I just O'd for the first time at 10 months PP (despite having already had 3 anov. AF's...you guys are lucky!!), and honestly, I thought for sure that I was pregnant.







My nipples were KILLING me, I had achey cramps (assuming they are my "new" PP O pains), breaking out, yadda yadda. There was no questioning something was happening.


----------



## dachshundqueen (Dec 17, 2004)

Return of fertility has same symptoms as would regular oncoming ovulation:

stretchy EWCM (often months at a time - I had 12 months worth!!!)
Open high soft cervix
raised temperatures
then the whole gamut of usual - breast tenderness, PMS, etc.

Liz


----------



## hellyaellen (Nov 8, 2005)

what is EWCM?







:


----------



## LeAnnie (Mar 3, 2004)

There ought to be a 'vegan' term for this







, but EWCM is egg white cervical mucous, describing the consistency of preovulatory mucous.

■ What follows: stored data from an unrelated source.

<file path="src/rtl/seg_addr_pkg.sv">
// Package: shared widths and code values for the segmented address generator.
// Assumes a 16-bit offset space and a shift of four for segment values.
package seg_addr_pkg;
    localparam int OFS_W     = 16;
    localparam int SEG_SHIFT = 4;
    localparam int PHYS_W    = OFS_W + SEG_SHIFT;
    localparam int LIN_W     = PHYS_W + 1;
    localparam int KIND_W    = 3;
    localparam int SEGID_W   = 3;
    localparam int BASE_W    = 3;
    localparam int IDX_W     = 2;

    typedef enum logic [KIND_W-1:0] {
        K_CODE  = 3'd0,
        K_DATA  = 3'd1,
        K_STACK = 3'd2,
        K_SSRC  = 3'd3,
        K_SDST  = 3'd4
    } kind_e;

    typedef enum logic [SEGID_W-1:0] {
        S_ES = 3'd0,
        S_CS = 3'd1,
        S_SS = 3'd2,
        S_DS = 3'd3,
        S_FS = 3'd4,
        S_GS = 3'd5
    } seg_e;

    localparam logic [BASE_W-1:0] B_NONE = 3'd0;
    localparam logic [BASE_W-1:0] B_BX   = 3'd1;
    localparam logic [BASE_W-1:0] B_BP   = 3'd2;
    localparam logic [BASE_W-1:0] B_SI   = 3'd3;
    localparam logic [BASE_W-1:0] B_DI   = 3'd4;
    localparam logic [BASE_W-1:0] B_SP   = 3'd5;

    localparam logic [IDX_W-1:0] X_SI = 2'd1;
    localparam logic [IDX_W-1:0] X_DI = 2'd2;

    localparam logic [SEGID_W-1:0] SEG_LAST = 3'd5;
endpackage

</file>
<file path="src/rtl/seg_addr_offset.sv">
// Effective offset former: picks the offset source from the reference kind,
// adds base, index and sign-extended displacement with 16-bit wrap, and
// reports whether BP takes part and whether the form is illegal.
// Assumes DISP_W <= OFS_W.
module seg_addr_offset
    import seg_addr_pkg::*;
#(
    parameter int DISP_W = 16
) (
    input  logic [KIND_W-1:0] req_kind,
    input  logic [BASE_W-1:0] base_sel,
    input  logic [IDX_W-1:0]  index_sel,
    input  logic [DISP_W-1:0] disp,
    input  logic [OFS_W-1:0]  reg_bx,
    input  logic [OFS_W-1:0]  reg_bp,
    input  logic [OFS_W-1:0]  reg_si,
    input  logic [OFS_W-1:0]  reg_di,
    input  logic [OFS_W-1:0]  reg_sp,
    input  logic [OFS_W-1:0]  reg_ip,
    output logic [OFS_W-1:0]  offset,
    output logic              uses_bp,
    output logic              illegal
);
    logic [OFS_W-1:0] disp_ext;
    logic [OFS_W-1:0] base_val;
    logic [OFS_W-1:0] idx_val;

    // Sign extension variant chosen by the displacement width.
    generate
        if (DISP_W < OFS_W) begin : g_ext
            assign disp_ext = {{(OFS_W-DISP_W){disp[DISP_W-1]}}, disp};
        end else begin : g_same
            assign disp_ext = disp;
        end
    endgenerate

    // Base register value mux.
    always_comb begin
        case (base_sel)
            B_BX:    base_val = reg_bx;
            B_BP:    base_val = reg_bp;
            B_SI:    base_val = reg_si;
            B_DI:    base_val = reg_di;
            B_SP:    base_val = reg_sp;
            default: base_val = '0;
        endcase
    end

    // Index register value mux.
    always_comb begin
        case (index_sel)
            X_SI:    idx_val = reg_si;
            X_DI:    idx_val = reg_di;
            default: idx_val = '0;
        endcase
    end

    // Offset source by reference kind; sums wrap at 16 bits.
    always_comb begin
        uses_bp = 1'b0;
        illegal = 1'b0;
        case (req_kind)
            K_CODE:  offset = reg_ip;
            K_STACK: offset = reg_sp + disp_ext;
            K_SSRC:  offset = reg_si;
            K_SDST:  offset = reg_di;
            default: begin
                offset  = base_val + idx_val + disp_ext;
                uses_bp = (base_sel == B_BP);
                illegal = (base_sel == B_SP);
            end
        endcase
    end
endmodule

</file>
<file path="src/rtl/seg_addr_segsel.sv">
// Segment chooser: default segment from reference kind and BP use, then an
// optional override for data operands and string sources; outputs the id
// and the 16-bit segment value. Assumes override codes above 5 are ignored.
module seg_addr_segsel
    import seg_addr_pkg::*;
(
    input  logic [KIND_W-1:0]  req_kind,
    input  logic               uses_bp,
    input  logic               ovr_en,
    input  logic [SEGID_W-1:0] ovr_seg,
    input  logic [OFS_W-1:0]   seg_es,
    input  logic [OFS_W-1:0]   seg_cs,
    input  logic [OFS_W-1:0]   seg_ss,
    input  logic [OFS_W-1:0]   seg_ds,
    input  logic [OFS_W-1:0]   seg_fs,
    input  logic [OFS_W-1:0]   seg_gs,
    output logic [SEGID_W-1:0] seg_id,
    output logic [OFS_W-1:0]   seg_val
);
    logic [SEGID_W-1:0] dflt_id;
    logic               ovr_ok;

    // Default segment by reference kind.
    always_comb begin
        case (req_kind)
            K_CODE:  dflt_id = S_CS;
            K_STACK: dflt_id = S_SS;
            K_SSRC:  dflt_id = S_DS;
            K_SDST:  dflt_id = S_ES;
            default: dflt_id = uses_bp ? S_SS : S_DS;
        endcase
    end

    // Override applies only to overridable kinds and legal codes.
    always_comb begin
        ovr_ok = ovr_en && (ovr_seg <= SEG_LAST) &&
                 (req_kind != K_CODE) && (req_kind != K_STACK) &&
                 (req_kind != K_SDST);
        seg_id = ovr_ok ? ovr_seg : dflt_id;
    end

    // Segment value mux.
    always_comb begin
        case (seg_id)
            S_ES:    seg_val = seg_es;
            S_CS:    seg_val = seg_cs;
            S_SS:    seg_val = seg_ss;
            S_FS:    seg_val = seg_fs;
            S_GS:    seg_val = seg_gs;
            default: seg_val = seg_ds;
        endcase
    end
endmodule

</file>
<file path="src/rtl/seg_addr_gen.sv">
// Top: segmented linear address generator. Segment value is wired into bits
// [19:4] of a 21-bit adder; results are registered for one-cycle latency.
// Assumes request fields are stable while req_valid is sampled.
module seg_addr_gen
    import seg_addr_pkg::*;
#(
    parameter int DISP_W = 16
) (
    input  logic               clk,
    input  logic               rst_n,
    input  logic               req_valid,
    input  logic [KIND_W-1:0]  req_kind,
    input  logic [BASE_W-1:0]  base_sel,
    input  logic [IDX_W-1:0]   index_sel,
    input  logic [DISP_W-1:0]  disp,
    input  logic               ovr_en,
    input  logic [SEGID_W-1:0] ovr_seg,
    input  logic [OFS_W-1:0]   seg_es,
    input  logic [OFS_W-1:0]   seg_cs,
    input  logic [OFS_W-1:0]   seg_ss,
    input  logic [OFS_W-1:0]   seg_ds,
    input  logic [OFS_W-1:0]   seg_fs,
    input  logic [OFS_W-1:0]   seg_gs,
    input  logic [OFS_W-1:0]   reg_bx,
    input  logic [OFS_W-1:0]   reg_bp,
    input  logic [OFS_W-1:0]   reg_si,
    input  logic [OFS_W-1:0]   reg_di,
    input  logic [OFS_W-1:0]   reg_sp,
    input  logic [OFS_W-1:0]   reg_ip,
    output logic               out_valid,
    output logic [SEGID_W-1:0] out_seg_id,
    output logic [OFS_W-1:0]   out_offset,
    output logic [LIN_W-1:0]   out_lin,
    output logic [PHYS_W-1:0]  out_phys,
    output logic               out_illegal
);
    logic [OFS_W-1:0]   eff_ofs;
    logic               uses_bp;
    logic               illegal;
    logic [SEGID_W-1:0] seg_id;
    logic [OFS_W-1:0]   seg_val;
    logic [LIN_W-1:0]   lin_sum;

    seg_addr_offset #(.DISP_W(DISP_W)) u_ofs (
        .req_kind  (req_kind),
        .base_sel  (base_sel),
        .index_sel (index_sel),
        .disp      (disp),
        .reg_bx    (reg_bx),
        .reg_bp    (reg_bp),
        .reg_si    (reg_si),
        .reg_di    (reg_di),
        .reg_sp    (reg_sp),
        .reg_ip    (reg_ip),
        .offset    (eff_ofs),
        .uses_bp   (uses_bp),
        .illegal   (illegal)
    );

    seg_addr_segsel u_seg (
        .req_kind (req_kind),
        .uses_bp  (uses_bp),
        .ovr_en   (ovr_en),
        .ovr_seg  (ovr_seg),
        .seg_es   (seg_es),
        .seg_cs   (seg_cs),
        .seg_ss   (seg_ss),
        .seg_ds   (seg_ds),
        .seg_fs   (seg_fs),
        .seg_gs   (seg_gs),
        .seg_id   (seg_id),
        .seg_val  (seg_val)
    );

    // Wide adder: the shift of the segment is only wiring.
    always_comb begin
        lin_sum = {1'b0, seg_val, {SEG_SHIFT{1'b0}}} +
                  {{(LIN_W-OFS_W){1'b0}}, eff_ofs};
    end

    // Output registers: valid every cycle, data captured on request.
    always_ff @(posedge clk) begin
        if (!rst_n) begin
            out_valid   <= 1'b0;
            out_seg_id  <= '0;
            out_offset  <= '0;
            out_lin     <= '0;
            out_phys    <= '0;
            out_illegal <= 1'b0;
        end else begin
            out_valid <= req_valid;
            if (req_valid) begin
                out_seg_id  <= seg_id;
                out_offset  <= eff_ofs;
                out_lin     <= lin_sum;
                out_phys    <= lin_sum[PHYS_W-1:0];
                out_illegal <= illegal;
            end
        end
    end
endmodule

</file>
<file path="config.mk">
export PLATFORM = sky130hd
export DESIGN_NAME = seg_addr_gen
export DESIGN_NICKNAME = d
export VERILOG_FILES = /design/src/rtl/seg_addr_pkg.sv /design/src/rtl/seg_addr_offset.sv /design/src/rtl/seg_addr_segsel.sv /design/src/rtl/seg_addr_gen.sv
export SDC_FILE = /design/constraint.sdc
export NUM_CORES = 1
export LEC_CHECK = 0
export ABC_AREA = 1
export BUFFER_PORTS_ARGS = -buffer_cell sky130_fd_sc_hd__clkbuf_2
export CAP_MARGIN = 0
export CORE_MARGIN = 2
export CORE_UTILIZATION = 25
export CTS_BUF_LIST = sky130_fd_sc_hd__clkbuf_4 sky130_fd_sc_hd__clkbuf_8 sky130_fd_sc_hd__clkbuf_16
export DETAILED_ROUTE_END_ITERATION = 8
export PLACE_DENSITY = 0.54
export SLEW_MARGIN = 30
export SYNTH_ARGS = -nofsm -noshare
export SYNTH_HDL_FRONTEND = slang
export SYNTH_HIERARCHICAL = 1
export SYNTH_SLANG_ARGS = --single-unit
export TNS_END_PERCENT = 30
</file>
<file path="constraint.sdc">
create_clock -name clk -period 5.5 [get_ports clk]
set_clock_uncertainty 0.15 [all_clocks]
set_input_delay 1.1 -clock clk [delete_from_list [all_inputs] [get_ports clk]]
set_output_delay 1.1 -clock clk [all_outputs]
set_load 0.1 [all_outputs]
</file>
==> impl_metrics.env, run 1 <==
export IMPL_status="finished clean"
export IMPL_switching_share_pct=57.7
export IMPL_die_w_um=170
export IMPL_tns_ns=0
export IMPL_cpMostUsedCell="nand2_1"
export IMPL_grt_max_degree=50
export IMPL_slowest_delay_ns=0.51
export IMPL_hp_start="out_offset[5]$_SDFFE_PN0P_"
export IMPL_cts_tree="yes"
export IMPL_clkLatencyLatePin_ns=0.28
export IMPL_setup_viol=0
export IMPL_crit_path_top_delay_cell="fa_1"
export IMPL_final_area_sq_um=8910
export IMPL_dp_hpwl_um=25600
export IMPL_coreArea_sq_um=27000
export IMPL_worst_pin_slew_ns=0.718
export IMPL_ys_warn_count=6
export IMPL_drc=0
export IMPL_routed_wl_um=29700
export IMPL_clkPwrFrac_pct=13.6
export IMPL_diodes=0
export IMPL_floorplan_die_area_sq_um=29000
export IMPL_hold_viol=0
export IMPL_min_period_ns=5.14
export IMPL_ir_drop_mv=0.211
export IMPL_cts_sinks=38
export IMPL_critPathBufInv=6
export IMPL_synth_edf_count=0
export IMPL_post_cts_resize_count=0
export IMPL_pwr_share_seq_pct=13.7
export IMPL_drt_iter0_drc=552
export IMPL_critical_path_class="input pin to flip-flop"
export IMPL_yosysUniqueCellTypes=48
export IMPL_cts_root_buf="clkbuf_16"
export IMPL_gr_total_overflow=0
export IMPL_place_gp_congestion=0.961
export IMPL_r2r_setup_slack_ns=4.61
export IMPL_avgSynthCellArea_sq_um=5.68
export IMPL_relSlewSlack_pct=52.0
export IMPL_initial_core_util_pct=25.6
export IMPL_drtAntennaViolNets=0
export IMPL_seq_area_frac_synth_pct=11.0
export IMPL_whs_endpoint="out_offset[5]$_SDFFE_PN0P_"
export IMPL_critPathLaunch="base_sel[2]"
export IMPL_p_int_w=0.00106
export IMPL_final_cell_mix="288 x nand2_1, 284 x clkbuf_2, 204 x inv_1"
export IMPL_place_ws_ns=-0.0253
export IMPL_worstPathMaxFanout=11
export IMPL_finalNetCount=1776
export IMPL_io_buffers=284
export IMPL_utilization_pct=33.0
export IMPL_rsz0062_at_grt="no"
export IMPL_powerDensity_nw_per_um2=282
export IMPL_critPathArrivalTime_ns=5.18
export IMPL_comb_power_share_pct=72.7
export IMPL_timing_rr_start="out_lin[8]$_SDFFE_PN0P_"
export IMPL_timing_fmax_ghz=0.195
export IMPL_die_y_um=170
export IMPL_leakage_nw=5.23
export IMPL_grt_pass1_vias=8290
export IMPL_cap_viol_max_count=0
export IMPL_clkTransAtPathRegs_ns=0.06
export IMPL_dr_total_vias=8585
export IMPL_reg2regPathDepth=4
export IMPL_hold_path_class="flip-flop to flip-flop"
export IMPL_ctsHoldBuffers=0
export IMPL_switchingPower_w=0.00145
export IMPL_hold_path_depth=2
export IMPL_critPathTopFamily="simple AND/OR/NAND/NOR gates"
export IMPL_synthToLayoutAreaGrowth_pct=28.8
export IMPL_grt_pass1_wl_um=45800
export IMPL_cts_buffers=5
export IMPL_grtUsageTotal_pct=20.2
export IMPL_postCtsSetupBuffers=0
export IMPL_endpoint_kind="flip-flop"
export IMPL_cp_required_ns=5.54
export IMPL_io_pins=285
export IMPL_synth_fp_nets=1502
export IMPL_maxSlewViolCount=0
export IMPL_syn_inst=1218
export IMPL_htree_levels=2
export IMPL_placed_cell_area_sq_um=8700
export IMPL_ys_ff_latch=38
export IMPL_p_total_w=0.00251
export IMPL_final_setup_worst_slack_ns=0.360
export IMPL_layout_drive_gt1_share_pct=26.5
export IMPL_wl_per_cell_um=16.2
export IMPL_vias_per_cell=4.68
export IMPL_mostFrequentLayoutCell="nand2_1"
export IMPL_timing_rr_end="out_lin[8]$_SDFFE_PN0P_"
export IMPL_drt_first_pass_iters=5
export IMPL_core_rowCount=60
export IMPL_antenna_found_initial=0
export IMPL_startpoint_type="input pin"
export IMPL_clock_path_buffers=2
export IMPL_ys_flop_type="dfxtp_1"
export IMPL_synth_area_sq_um=6920
export IMPL_fin_crit_sh_pct=93.4
export IMPL_synth_async_sr_flop_share_pct=0
## cell families (layout without fill, tap and decap cells)
group | Yosys count | in the layout | share of synthesized area, %
AO/OA/AOI/OAI | 168 | 168 | 15.3
XOR/XNOR | 10 | 10 | 1.27
adder cells (fa/ha/maj) | 61 | 61 | 13.0
buffers and inverters | 272 | 547 | 17.2
flip-flops | 38 | 38 | 11.0
AND/OR/NAND/NOR | 669 | 669 | 42.3
## cell usage after synthesis, types with 2 or more instances
cell,number,area (sq um)
a221oi_1,13,114
or2_0,2,12.5
o21ai_1,20,100
nand3_2,3,30.0
clkbuf_1,12,45.0
xnor2_1,4,35.0
o21a_1,2,15.0
ha_1,43,538
fa_1,18,360
dfxtp_1,38,761
nand2_1,288,1080
o21bai_1,2,15.0
nor2_2,12,75.1
nor3_1,4,20.0
and2_1,4,25.0
nand2_4,4,45.0
nor2_1,190,713
buf_2,11,55.1
buf_4,29,218
nor3_2,2,20.0
clkinv_1,2,7.51
nand3_1,124,621
or2_1,2,12.5
o22ai_1,19,119
a221oi_2,10,150
a21oi_1,52,260
o211ai_1,3,22.5
o21ai_0,41,205
nand3b_1,9,67.6
nand2_2,6,37.5
xor2_1,6,52.6
nand4_1,12,75.1
inv_1,204,766
buf_6,6,67.6
inv_2,8,30.0
## layout make-up
cell class	instances	area, sq um
timing repair buffer	325	1740
sequential	38	761
multi-input combinational	908	5010
inverter	214	803
clock buffer	5	125
fill	3062	18100
tap	341	427
clock inverter	3	45.0
## sequential cells by signal, summed over array words and instances (netlist names)
signal / count
out_valid: 1
out_lin: 17
out_illegal: 1
out_offset: 16
out_seg_id: 3
## worst max-delay path by stage
stage / to / slack [ns] / cells past startpoint
2_1_floorplan: out_lin[16]$_SDFFE_PN0P_ / 0.51 / 31
3_3_place_gp: out_lin[19]$_SDFFE_PN0P_ / -0.02 / 26
3_5_place_dp: out_lin[16]$_SDFFE_PN0P_ / -0.03 / 31
4_1_cts: out_lin[16]$_SDFFE_PN0P_ / 0.25 / 31
5_1_grt: out_lin[15]$_SDFFE_PN0P_ / 0.009 / 29
6_report: out_lin[19]$_SDFFE_PN0P_ / 0.36 / 29
## layer usage
| metal | wire, um | up-vias | global-route usage, % |
|---|---|---|---|
| li1 | - | 4413 | - |
| met1 | 13700 | 3856 | 27.7 |
| met2 | 13800 | 288 | 34.3 |
| met3 | 1690 | 28 | 2.16 |
| met5 | 0 | - | 0 |
| met4 | 519 | 0 | 4.27 |
## power groups by stage
stage | clock network (W) | registers [W] | logic [W]
6_report | 0.000342 | 0.000345 | 0.00183
2_1_floorplan | 0 | 0.000621 | 0.00105
3_5_place_dp | 0 | 0.000352 | 0.00180
3_3_place_gp | 0 | 0.000350 | 0.00180
4_1_cts | 0.000354 | 0.000346 | 0.00181
5_1_grt | 0.000366 | 0.000352 | 0.00200
## metrics by stage
step	hold slack (ns)	cells
4_1_cts	0.352	1834
3_5_place_dp	0.331	1826
5_1_grt	0.373	1834
3_3_place_gp	0.329	1826
2_1_floorplan	0.782	1218
6_report	0.346	1834
## worst min-delay path, delay by kind of cell (launching register included)
kind               cells  cell delay (ns)
AOI/OAI and AO/OA      1             0.07
DFF                    1             0.32
and+or+nand+nor        1             0.07
Note: power is estimated with default switching activity, not from simulation.
==> run 2, diff against run 1 <==
Clock period 5.5 ns to 5.6 ns, I/O delays scaled along.
==> impl_metrics.env, run 2 (synthesized netlist as in run 1, its figures left out) <==
export IMPL_grt_pass1_wl_um=45300
export IMPL_routed_wl_um=29500
export IMPL_r2r_setup_slack_ns=4.71
export IMPL_clkTransAtPathRegs_ns=0.07
export IMPL_dr_total_vias=8464
export IMPL_p_int_w=0.00107
export IMPL_diodes=0
export IMPL_timing_rr_end="out_lin[6]$_SDFFE_PN0P_"
export IMPL_final_cell_mix="287 x nand2_1, 284 x clkbuf_2, 204 x inv_1"
export IMPL_hp_start="out_offset[15]$_SDFFE_PN0P_"
export IMPL_floorplan_die_area_sq_um=29000
export IMPL_grt_max_degree=49
export IMPL_switchingPower_w=0.00143
export IMPL_grt_pass1_vias=8194
export IMPL_cts_tree="yes"
export IMPL_vias_per_cell=4.65
export IMPL_comb_power_share_pct=70.7
export IMPL_cp_required_ns=5.64
export IMPL_postCtsSetupBuffers=0
export IMPL_layout_drive_gt1_share_pct=25.9
export IMPL_drc=0
export IMPL_timing_rr_start="out_lin[6]$_SDFFE_PN0P_"
export IMPL_leakage_nw=5.20
export IMPL_endpoint_kind="flip-flop"
export IMPL_htree_levels=2
export IMPL_startpoint_type="input pin"
export IMPL_relSlewSlack_pct=50.9
export IMPL_largest_reg_flops=17
export IMPL_min_period_ns=5.24
export IMPL_reg2regPathDepth=4
export IMPL_synthToLayoutAreaGrowth_pct=28.8
export IMPL_die_y_um=170
export IMPL_hold_slack_ns=0.352
export IMPL_ir_drop_mv=0.252
export IMPL_grtUsageTotal_pct=20.0
export IMPL_hold_path_depth=2
export IMPL_critPathArrivalTime_ns=5.28
export IMPL_wl_per_cell_um=16.2
export IMPL_die_w_um=170
export IMPL_finalNetCount=1763
export IMPL_worst_pin_slew_ns=0.735
export IMPL_clkPwrFrac_pct=15.7
export IMPL_fin_crit_sh_pct=93.5
export IMPL_cts_root_buf="clkbuf_16"
export IMPL_drt_first_pass_iters=5
export IMPL_io_buffers=284
export IMPL_post_cts_resize_count=0
export IMPL_rsz0062_at_grt="yes"
export IMPL_critical_path_class="input pin to flip-flop"
export IMPL_clock_path_buffers=2
export IMPL_hold_viol=0
export IMPL_timing_fmax_ghz=0.191
export IMPL_status="finished clean"
export IMPL_clkLatencyLatePin_ns=0.29
export IMPL_core_rowCount=60
export IMPL_worstPathMaxFanout=5
export IMPL_largest_register="out_lin"
export IMPL_antenna_found_initial=0
export IMPL_coreArea_sq_um=27000
export IMPL_switching_share_pct=57.3
export IMPL_powerDensity_nw_per_um2=281
export IMPL_drt_iter0_drc=530
export IMPL_io_pins=285
export IMPL_ctsHoldBuffers=0
export IMPL_cap_viol_max_count=0
export IMPL_mostFrequentLayoutCell="nand2_1"
export IMPL_initial_core_util_pct=25.6
export IMPL_setup_viol=0
export IMPL_tns_ns=0
export IMPL_cts_buffers=5
export IMPL_hold_path_class="flip-flop to flip-flop"
export IMPL_gr_total_overflow=0
export IMPL_p_total_w=0.00250
export IMPL_cts_sinks=38
export IMPL_pwr_share_seq_pct=13.6
export IMPL_reg_largest_list="out_lin (17), out_offset (16), out_seg_id (3)"
export IMPL_whs_endpoint="out_offset[15]$_SDFFE_PN0P_"
export IMPL_maxSlewViolCount=0
export IMPL_place_gp_congestion=0.962
export IMPL_dp_hpwl_um=25500
export IMPL_drtAntennaViolNets=0
==> run 2: power by group through the flow <==
stage          Clock, W  Sequential, W  Combinational (W)
2_1_floorplan         0       0.000610            0.00103
3_3_place_gp          0       0.000345            0.00174
3_5_place_dp          0       0.000346            0.00174
4_1_cts        0.000400       0.000340            0.00174
5_1_grt        0.000415       0.000346            0.00194
6_report       0.000393       0.000340            0.00177
==> run 2: metal layers <==
metal / share of wire [%] / wire length (um) / GRT usage, %
met3: 5.4 / 1590 / 2.16
met1: 47 / 13800 / 27.6
met4: 2.3 / 670 / 4.98
met2: 45 / 13400 / 33.2
met5: 0 / 0 / 0
==> run 2: layout make-up <==
type                       count  area (sq um)
clock buffer                   5           125
inverter                     214           803
sequential                    38           761
timing repair buffer         312          1690
tap                          341           427
multi-input combinational    908          5030
fill                        3063         18100
clock inverter                 3          68.8
==> run 2: critical path: stages <==
cell and delay (ns):
clkbuf_2 0.12, buf_4 0.15, nand2_1 0.16, o22ai_1 0.09, a221oi_1 0.22, o21ai_0 0.18, fa_1 0.54, ha_1 0.19
inv_1 0.06, fa_1 0.39, inv_1 0.10, nand3_1 0.08, nand3_2 0.13, and2_1 0.16, o21ai_0 0.08, nand3b_1 0.10
nand3_1 0.21, ha_4 0.33, nand2_1 0.09, inv_1 0.06, a21oi_1 0.18, nand2_1 0.14, nand2_1 0.10, nand2_1 0.06
nand2_1 0.06, nand3_1 0.06, nand2_1 0.09, inv_1 0.03
==> run 2: how the worst max path moves through the flow <==
stage	from	end	cells after the start
global route	base_sel[1]	out_lin[19]$_SDFFE_PN0P_	28
finish	base_sel[2]	out_lin[15]$_SDFFE_PN0P_	28
CTS	base_sel[2]	out_lin[19]$_SDFFE_PN0P_	28
floorplan	base_sel[2]	out_lin[16]$_SDFFE_PN0P_	31
detailed placement	base_sel[2]	out_lin[19]$_SDFFE_PN0P_	28
global placement	base_sel[2]	out_lin[19]$_SDFFE_PN0P_	28
==> run 2: metrics by stage <==
stage	cells	util (%)	worst slack, ns	cell area [sq um]
after global placement	1813	32.0	-0.0354	8650
after floorplan	1218	-	0.585	6920
after global routing	1821	33.0	-0.00821	8910
final	1821	33.0	0.362	8910
after CTS	1821	32.7	0.221	8850
after detailed placement	1813	32.0	-0.0824	8650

Kinda yucky to think of, imo!


----------



## because (Sep 11, 2003)

It took me about 26 months to ovulate after DD was born. I o'd before my FPPAF but wouldn't have known it was coming when it did except that I was using OPKs. I had creamy and EWCM on and off for months (a year?) and a variety of CPs during that time. Had a 10 day LP that time and then got pg the next ovulation.

DD = dear daughter
o'd = ovulated
FPPAF = first post partum aunt flo
OPK = ovulation predictor kit
EWCM = egg white cervical mucus
CP = cervical position
LP = luteal phase
pg = pregnant


----------



## jillmamma (Apr 11, 2005)

I started getting more patches of more fertile type CM every so often the closer I got to AF returning. Also, a couple of days before it started I just felt "blah", really PMSing as in tired, a bit crampy, and some clear discharge. Feeling that way again now as I am due to start AF for the second time since DD was born.







:


----------